The goal of this project is to study the effect of myofiber architecture on wave propagation in human atria using image-based simulations. To investigate this, we use models with subject-specific geometry and fiber orientation constructed from ex vivo diffusion tensor (DT)- MRI scans of human hearts.
In the literature:
Farhad Pashakhanloo, et al. "Image-based models of whole human atria with subject-specific geometry and fiber orientation reveal the influence of myofiber architecture on anisotropic wave propagation", Heart Rhythm Society Scientific Sessions, Chicago, IL, 2017 (Oral presentation)
Progression of mitochondrial network failure is characterized by the increase in extent of depolarizing mitochondria. We used a computational model to investigate how depolarization vulnerability across the network is acquired. We found that gradual ROS accumulation and scavenging capacity depletion across the network precedes growth of depolarization vulnerability. Further, communication of oxidative stress via the ROS hydrogen peroxide was necessary for these processes to occur. The time course for the transport of hydrogen peroxide and the resulting accumulation/depletion processes determines the time course for the evolution of mitochondrial failure.

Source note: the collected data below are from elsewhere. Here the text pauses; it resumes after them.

===== src/verilog/gw_geometry_pkg.sv =====
package gw_geometry_pkg;

	// one lane word.
	localparam int LANE_W = 64;

	// lanes gathered into one output line.
	localparam int LANES_PER_LINE = 8;

	// lines held in the gateway.
	localparam int N_LINES = 8;

endpackage : gw_geometry_pkg


===== src/verilog/gw_types_pkg.sv =====
package gw_types_pkg;

	// smallest index width that holds every line.
	localparam int IDX_W = (gw_geometry_pkg::N_LINES > 1) ?
		$clog2(gw_geometry_pkg::N_LINES) : 1;

	// one word as carried by a single lane.
	typedef logic [gw_geometry_pkg::LANE_W-1:0] lane_t;

	// a full output line; element 0 is lane 0 and sits in the low bits.
	typedef lane_t [gw_geometry_pkg::LANES_PER_LINE-1:0] line_t;

	// position in the cyclic line order.
	typedef logic [IDX_W-1:0] line_idx_t;

endpackage : gw_types_pkg


===== src/verilog/lane_capture.sv =====
module lane_capture #(
	parameter int LANES_PER_LINE = gw_geometry_pkg::LANES_PER_LINE
) (
	input  logic                                             aclk,
	input  logic                                             arst_n,
	input  logic [LANES_PER_LINE*gw_geometry_pkg::LANE_W-1:0] tdata,
	input  logic [LANES_PER_LINE-1:0]                        tvalid,
	input  logic                                             line_release,
	output logic [LANES_PER_LINE-1:0]                        tready,
	output gw_types_pkg::line_t                              line_data,
	output logic                                             line_full
);

	localparam int W = gw_geometry_pkg::LANE_W;

	gw_types_pkg::lane_t slot [LANES_PER_LINE];
	logic [LANES_PER_LINE-1:0] filled;
	logic [LANES_PER_LINE-1:0] accept;

	// ****************************************
	// per-slot capture
	// ****************************************

	generate
		for (genvar i = 0; i < LANES_PER_LINE; i++) begin : g_slot

			// handshake only while the slot is empty.
			assign accept[i] = tvalid[i] & ~filled[i];
			assign tready[i] = ~filled[i];

			always_ff @(posedge aclk or negedge arst_n) begin
				if (!arst_n) begin
					filled[i] <= 1'b0;
				end else if (line_release) begin
					filled[i] <= 1'b0; // release has priority.
				end else if (accept[i]) begin
					filled[i] <= 1'b1;
				end
			end

			// word storage.
			always_ff @(posedge aclk) begin
				if (accept[i]) begin
					slot[i] <= tdata[i*W +: W];
				end
			end

		end
	endgenerate

	// ****************************************
	// line view
	// ****************************************

	// complete once every slot holds a word.
	assign line_full = &filled;

	always_comb begin
		line_data = '0; // unused upper lanes stay zero.
		for (int i = 0; i < LANES_PER_LINE; i++) begin
			line_data[i] = slot[i];
		end
	end

endmodule : lane_capture


===== config.mk =====
export PLATFORM = sky130hd
export DESIGN_NAME = lane_capture
export DESIGN_NICKNAME = d
export VERILOG_FILES = /design/src/verilog/gw_geometry_pkg.sv /design/src/verilog/gw_types_pkg.sv /design/src/verilog/lane_capture.sv
export SDC_FILE = /design/constraint.sdc
export NUM_CORES = 1
export LEC_CHECK = 0
export BUFFER_PORTS_ARGS = -buffer_cell sky130_fd_sc_hd__buf_2
export CAP_MARGIN = 20
export CORE_AREA = 2 2 405 407
export CTS_CLUSTER_DIAMETER = 150
export DETAILED_ROUTE_END_ITERATION = 12
export DIE_AREA = 0 0 407 409
export GPL_TIMING_DRIVEN = 0
export SYNTH_ARGS = -nofsm -noshare
export SYNTH_HDL_FRONTEND = slang
export SYNTH_SLANG_ARGS = --single-unit

===== constraint.sdc =====
create_clock -name aclk -period 3.86 [get_ports aclk]
set_input_delay 0.386 -clock aclk [delete_from_list [all_inputs] [get_ports aclk]]
set_output_delay 0.386 -clock aclk [all_outputs]
set_load 0.02 [all_outputs]

==> out/results.txt <==
TritonCTS clock tree = done
PwrDens = 489 nW/um^2
Reg2reg start = filled[3]
Unrepaired setup endpoints after global routing = false
P_leak = 12.6 nW
WL per Instance = 28.4 microns
Switching Share = 26.6%
Leading post-synthesis cells by cell area = edfxtp_1 98%, dfrtp_1 1.3%, nor2_1 0.41%, nor2b_1 0.20%, inv_1 0.19%
ANT nets after route = 0
Sequential group share of total power = 43.1%
Clock Skews = 0.0340 ns
CTS root buf = clkbuf_16
Flops & latches, synth = 520
Cell area after synthesis = 15700 sq um
Vias in the first global route = 14300
Antenna violations before repair = 149
GRT Total Usage = 14.7%
Tcrit/Tclk final = 62.6%
Largest net degree at the start of global routing = 54
Cts repair resizes = 0
CTS buffer count = 71
Die height = 409 microns
Hold Crit Class = in2reg
Iteration-0 DRC Markers = 1027
DR pass1 iterations = 5
Sequential-to-total area share from yosys stat = 98.9%
Final WS setup = 1.44 ns
Crit path capture type = output pin
Final hold viol count = 0
Final Max Slew Viols = 0
Final HPWL DP = 108000 microns
Hold path startpoint = line_release
I/O pin total = 1044
Worst reg2reg path depth = 3
Crit path largest cell delay = 0.49 ns
NumNets Final = 2729
Met3 Use GR = 13.4%
Worst R2R End = slot[0][205]
Placed cell areas = 24000 sq um
Clk slew on worst S/H paths = 0.06 ns
DR vias = 13600
Clock latency on the worst-skew pair = 0.68 ns
Warnings from Yosys = 0
Met1 usage = 13.5%
Critical Path RT = 3.47 ns
GRT overflow = 0
Avg Vias per Cell = 3.04
CP cell instances = nand4_1 -> nor2_1 -> buf_2
Hold Path End = filled[3]
First-pass GRT wire length = 153000 microns
Die W = 407 microns
Synth area leader = edfxtp_1
Distinct cells, synth = 9
DRC = 0
I/O Buffers = 1042
VDD IR max = 302 uV
Syn Area/Cell = 28.3 sq um
Pint = 0.0114 W
Number of H-tree levels = 3
Rel. slew slack = 47.3%
Fillers = 17600
Initial core utilization = 9.72%
Worst-case clock buffer depth = 3
Rows = 148
Syn Inst Count = 556
Crit path kind = reg2out
Switching pwr = 0.00411 W
Syn_nets = 1079
Setup-failing EPs final = 0
Tmin final = 2.42 ns
R2R Setup Slk = 1.96 ns
Combinational share of power = 12.9%
Clock share of power = 44.0%
Fmax = 0.414 GHz
Share of layout cells above drive strength 1 = 52.0%
Max-cap viol count = 0
Status = complete, no violations
WL final = 127000 microns
Worst path slowest cell = dfrtp_1
Synth top area share = 97.7%
Core area = 162000 sq um
Met2 Usage GRT = 23.7%
Grt peak-use layer = met2
Worst slack at placement = 1.86 ns
WHS Path Cells = 2
CP Max Fanout = 4
Gpl congestion = 0.903
Crit path launch type = register
Design area = 31700 sq um
P&R area growth vs syn = 101%
Critical path origin = filled[4]
Critical Path AT = 2.03 ns
Clock Sinks = 520
Total die area = 166000 sq um
Worst slew pin tran = 0.790 ns
metal layers:
layer | part of all wire (%) | up-vias
li1 | - | 5606
met1 | 31 | 6535
met2 | 45 | 1047
met3 | 20 | 365
met4 | 3.6 | 12
met5 | 0.069 | -
state kept, by name, indices dropped and copies added, names as in the netlist:
register  cells
slot        512
filled        8
worst max-delay path, delay by kind of cell, from the launching register on:
| family | cells | cell delay [ns] |
|---|---|---|
| and+or+nand+nor | 2 | 0.58 |
| DFF | 1 | 0.49 |
| buffers and inverters | 1 | 0.27 |
per-stage QoR:
step / cells / utilization (%) / hold slack, ns / TNS (ns) / power, W
6_report: 4468 / 19.5 / 0.166 / 0 / 0.0155
4_1_cts: 4436 / 19.5 / 0.132 / 0 / 0.0158
5_1_grt: 4448 / 19.5 / 0.156 / 0 / 0.0161
3_5_place_dp: 3787 / 14.8 / 0.415 / 0 / 0.00825
3_3_place_gp: 3773 / 14.6 / 0.411 / -785.56 / 0.00823
2_1_floorplan: 556 / - / 0.0904 / 0 / 0.00731
area by class of cell:
type	count	area (sq um)	area share [%]
clock buffer	82	1850	5.84
tap	2175	2720	8.59
timing repair buffer	1577	10700	33.9
multi-input combinational	27	174	0.549
buffer	1	5.00	0.0158
inverter	8	30.0	0.0948
antenna	32	80.1	0.253
clock inverter	46	507	1.60
sequential	520	15600	49.2
power by group through the flow:
| stage | Sequential [W] | Clock, W | Combinational (W) |
|---|---|---|---|
| after detailed placement | 0.00678 | 0 | 0.00147 |
| after global routing | 0.00670 | 0.00724 | 0.00212 |
| after floorplan | 0.00719 | 0 | 0.000116 |
| after global placement | 0.00682 | 0 | 0.00141 |
| after CTS | 0.00667 | 0.00709 | 0.00203 |
| final | 0.00667 | 0.00681 | 0.00199 |
worst max path at each step:
stage | to | slack, ns | cells past startpoint
2_1_floorplan | slot[0][128] | 0.11 | 1
3_3_place_gp | slot[0][134] | -3.32 | 2
3_5_place_dp | slot[0][212] | 1.86 | 4
4_1_cts | line_full | 1.30 | 3
5_1_grt | line_full | 1.31 | 3
6_report | line_full | 1.44 | 3
cells in the mapped netlist (all sizes together):
cell and n:
nand4 2, nor2 17, dfrtp 8, edfxtp 512
buf 1, and2b 3, nor2b 5, inv 8
logic make-up (layout without fill, tap and decap cells):
group / count (synthesis) / after routing / synth area share [%]
flops: 520 / 520 / 98.9
buf+inv: 9 / 1714 / 0.223
simple gates: 27 / 27 / 0.835
other cells: 0 / 32 / 0
cell usage in the layout (no fill, tap or decap):
cell / synthesis / routed
and2b_4: 0 / 2
buf_2: 1 / 1043
inv_16: 0 / 2
clkinv_8: 0 / 1
nand4_1: 2 / 2
dfrtp_1: 8 / 8
inv_1: 8 / 8
bufinv_16: 0 / 8
clkinvlp_4: 0 / 6
buf_16: 0 / 3
and2b_2: 1 / 1
clkbuf_1: 0 / 9
clkinv_4: 0 / 2
buf_12: 0 / 11
edfxtp_1: 512 / 512
diode_2: 0 / 32
dlygate4sd3_1: 0 / 521
nor2b_4: 0 / 5
inv_6: 0 / 6
clkinv_2: 0 / 13
clkbuf_8: 0 / 1
nor2_1: 17 / 17
clkbuf_16: 0 / 72
clkinv_1: 0 / 8
timing repair:
item / CTS / global route
setup buffers: 0 / 0
endpoints found under the hold margin: 528 / 0
hold buffers: 521 / 0
No activity file was read; power rests on OpenSTA's default activity.
--- config.mk ---
export PLATFORM = sky130hd
export DESIGN_NAME = rx_top
export DESIGN_NICKNAME = d
export VERILOG_FILES = /design/src/hw/rx_pkg.sv /design/src/hw/rx_config_regs.sv /design/src/hw/fcs_crc32.sv /design/src/hw/rx_ctrl.sv /design/src/hw/rx_top.sv
export VERILOG_INCLUDE_DIRS = /design/src /design/src/hw
export SDC_FILE = /design/constraint.sdc
export NUM_CORES = 1
export LEC_CHECK = 0
export BUFFER_PORTS_ARGS = -buffer_cell sky130_fd_sc_hd__buf_2
export CORE_UTILIZATION = 40
export DETAILED_ROUTE_END_ITERATION = 12
export GPL_TIMING_DRIVEN = 0
export SYNTH_ARGS = -nofsm -noshare
export SYNTH_HDL_FRONTEND = slang
export SYNTH_SLANG_ARGS = --single-unit
--- constraint.sdc ---
create_clock -name clock -period 2.8 [get_ports clock]
set_clock_uncertainty 0.05 [all_clocks]
set_input_delay 0.28 -clock clock [delete_from_list [all_inputs] [get_ports clock]]
set_output_delay 0.28 -clock clock [all_outputs]
set_load 0.1 [all_outputs]
--- src/hw/rx_cfg.svh ---
`ifndef RX_CFG_SVH
`define RX_CFG_SVH

// received signal strength in half dB steps
`define RX_RSSI_W 11

// host register bus
`define RX_ADDR_W 8
`define RX_DATA_W 32

// register map
`define RX_REG_THRES 8'd0
// bit 0 is the receive enable
`define RX_REG_CTRL 8'd1

// power threshold after reset
`define RX_THRES_RESET 11'd100

// crc register left by a frame whose fcs is intact
`define RX_FCS_RESIDUE 32'hC704_DD7B

// eight states of four bits each
`define RX_HIST_W 32

`endif

--- src/hw/rx_pkg.sv ---
`include "rx_cfg.svh"

package rx_pkg;

    //////////////////////////////////////////////////
    // controller states
    //////////////////////////////////////////////////

    // the low nibble of each code goes into the state history
    typedef enum logic [4:0] {
        WAIT_POWER    = 5'd0,
        WAIT_PREAMBLE = 5'd1,
        DECODE_SIGNAL = 5'd2,
        CHECK_SIGNAL  = 5'd3,
        SIGNAL_ERROR  = 5'd4,
        DECODE_DATA   = 5'd5,
        DECODE_DONE   = 5'd6
    } rx_state_e;

    // reported with the header pulse and the fcs pulse
    typedef enum logic [4:0] {
        OK               = 5'd0,
        PARITY_FAIL      = 5'd1,
        WRONG_RSVD       = 5'd2,
        WRONG_TAIL       = 5'd3,
        UNSUPPORTED_RATE = 5'd4,
        WRONG_FCS        = 5'd5
    } rx_status_e;

    //////////////////////////////////////////////////
    // packed words
    //////////////////////////////////////////////////

    // legacy SIGNAL field, rate in the lsbs
    typedef struct packed {
        logic [5:0]  tail;
        logic        parity;
        logic [11:0] length;
        logic        reserved;
        logic [3:0]  rate;
    } legacy_sig_t;

    // register block to controller
    typedef struct packed {
        logic [`RX_RSSI_W-1:0] power_thres;
        logic                  rx_enable;
    } rx_config_t;

    // reported with a good header
    typedef struct packed {
        logic [11:0] length;
        logic [3:0]  rate;
    } pkt_info_t;

endpackage

--- src/hw/rx_config_regs.sv ---
`timescale 1ns/1ns
`include "rx_cfg.svh"

module rx_config_regs (
    input  logic                  clock,
    input  logic                  reset,
    input  logic                  set_stb_i,
    input  logic [`RX_ADDR_W-1:0] set_addr_i,
    input  logic [`RX_DATA_W-1:0] set_data_i,
    output rx_pkg::rx_config_t    cfg_o
);
    import rx_pkg::*;

    rx_config_t cfg_q;
    logic       wr_thres;
    logic       wr_ctrl;

    // address decode
    assign wr_thres = set_stb_i && (set_addr_i == `RX_REG_THRES);
    assign wr_ctrl  = set_stb_i && (set_addr_i == `RX_REG_CTRL);

    // other addresses fall through untouched
    always_ff @(posedge clock) begin
        if (reset) begin
            cfg_q.power_thres <= `RX_THRES_RESET;
            cfg_q.rx_enable   <= 1'b1;
        end else begin
            if (wr_thres) begin
                cfg_q.power_thres <= set_data_i[`RX_RSSI_W-1:0];
            end
            if (wr_ctrl) begin
                cfg_q.rx_enable <= set_data_i[0];
            end
        end
    end

    assign cfg_o = cfg_q;

endmodule

--- src/hw/fcs_crc32.sv ---
`timescale 1ns/1ns

module fcs_crc32 (
    input  logic        clock,
    input  logic        reset,
    input  logic        restart_i,
    input  logic        byte_en_i,
    input  logic [7:0]  byte_i,
    output logic [31:0] crc_o
);

    localparam logic [31:0] crc_poly = 32'h04C1_1DB7;

    logic [7:0]  byte_rev;
    logic [31:0] crc_q;
    logic [31:0] crc_next;

    // bit 0 is first on air, so it goes to the msb
    always_comb begin
        for (int i = 0; i < 8; i++) begin
            byte_rev[i] = byte_i[7 - i];
        end
    end

    // eight serial lfsr steps per byte, msb first
    always_comb begin
        crc_next = crc_q;
        for (int i = 7; i >= 0; i--) begin
            if (crc_next[31] ^ byte_rev[i]) begin
                crc_next = {crc_next[30:0], 1'b0} ^ crc_poly;
            end else begin
                crc_next = {crc_next[30:0], 1'b0};
            end
        end
    end

    always_ff @(posedge clock) begin
        if (reset) begin
            crc_q <= '0;
        end else if (restart_i) begin
            crc_q <= '0;
        end else if (byte_en_i) begin
            crc_q <= crc_next;
        end
    end

    assign crc_o = crc_q;

endmodule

This project explores comparison between reentrant driver (RD)-harboring regions identified by electrocardiographic imaging (ECGI), conducted prior to catheter ablation in persistent atrial fibrillation (PsAF) patients, and via simulations conducted in patient-specific computational models reconstructed from late gadolinium-enhanced magnetic resonance imaging (LGE-MRI) scans. Our discovery of atrial regions in which both ECGI and simulations detected RDs suggests that PsAF is at least partially driven by fibrosis-mediated mechanisms. Simulations also identify "latent" RDs – regions within the fibrotic substrate where an RD could persist, but never manifested during clinical mapping. Conversely, RD-harboring regions identified by ECGI but not in simulations indicate that some clinically mapped AF episodes were perpetuated by mechanisms other than the fibrotic substrate. Our retrospective analysis suggests that substrate-based ablation combining simulations with ECGI could improve outcomes.
Biophysical simulation of a whole human heart has been driving the forefront of mathematical modeling and computing technology. We are developing electromechanical heart models individualized to image scans of individual patients. Such heart models incorporate structural, mechanical and electrophysiological remodeling effects associated with myocardial infarction from the molecular level up to the organ level. Our goal is to use this novel computational model to elucidate how myocardial infarction influences dyssynchronous heart failure, and thereby to help doctors improve the efficacy of the current clinical treatment approach, cardiac resynchronization therapy (CRT), which is not effective for 30% of heart failure patients who receive the CRT.
Personalized heart models were generated from patients' contrast enhanced MRI scans by extrapolating ventricular geometry over the ICD artifact region; the latter was assumed to not contain infarcted tissue while outside the artifact, tissues were classified as normal, scar, and gray zone based on pixel intensity (Fig line 1). Application of Virtual-heart Arrhythmia Prediction (VARP) protocol from 26 sites induced in silico VT, and VT analysis predicted optimal ablation targets (Fig line 2). These targets coincided with the clinical ablation lesions but were smaller. Personalized ventricular models could accurately predict non-invasively the optimal VT ablation sites where scar was not obscured by ICD artifact, and thus might be used to guide clinical ablation.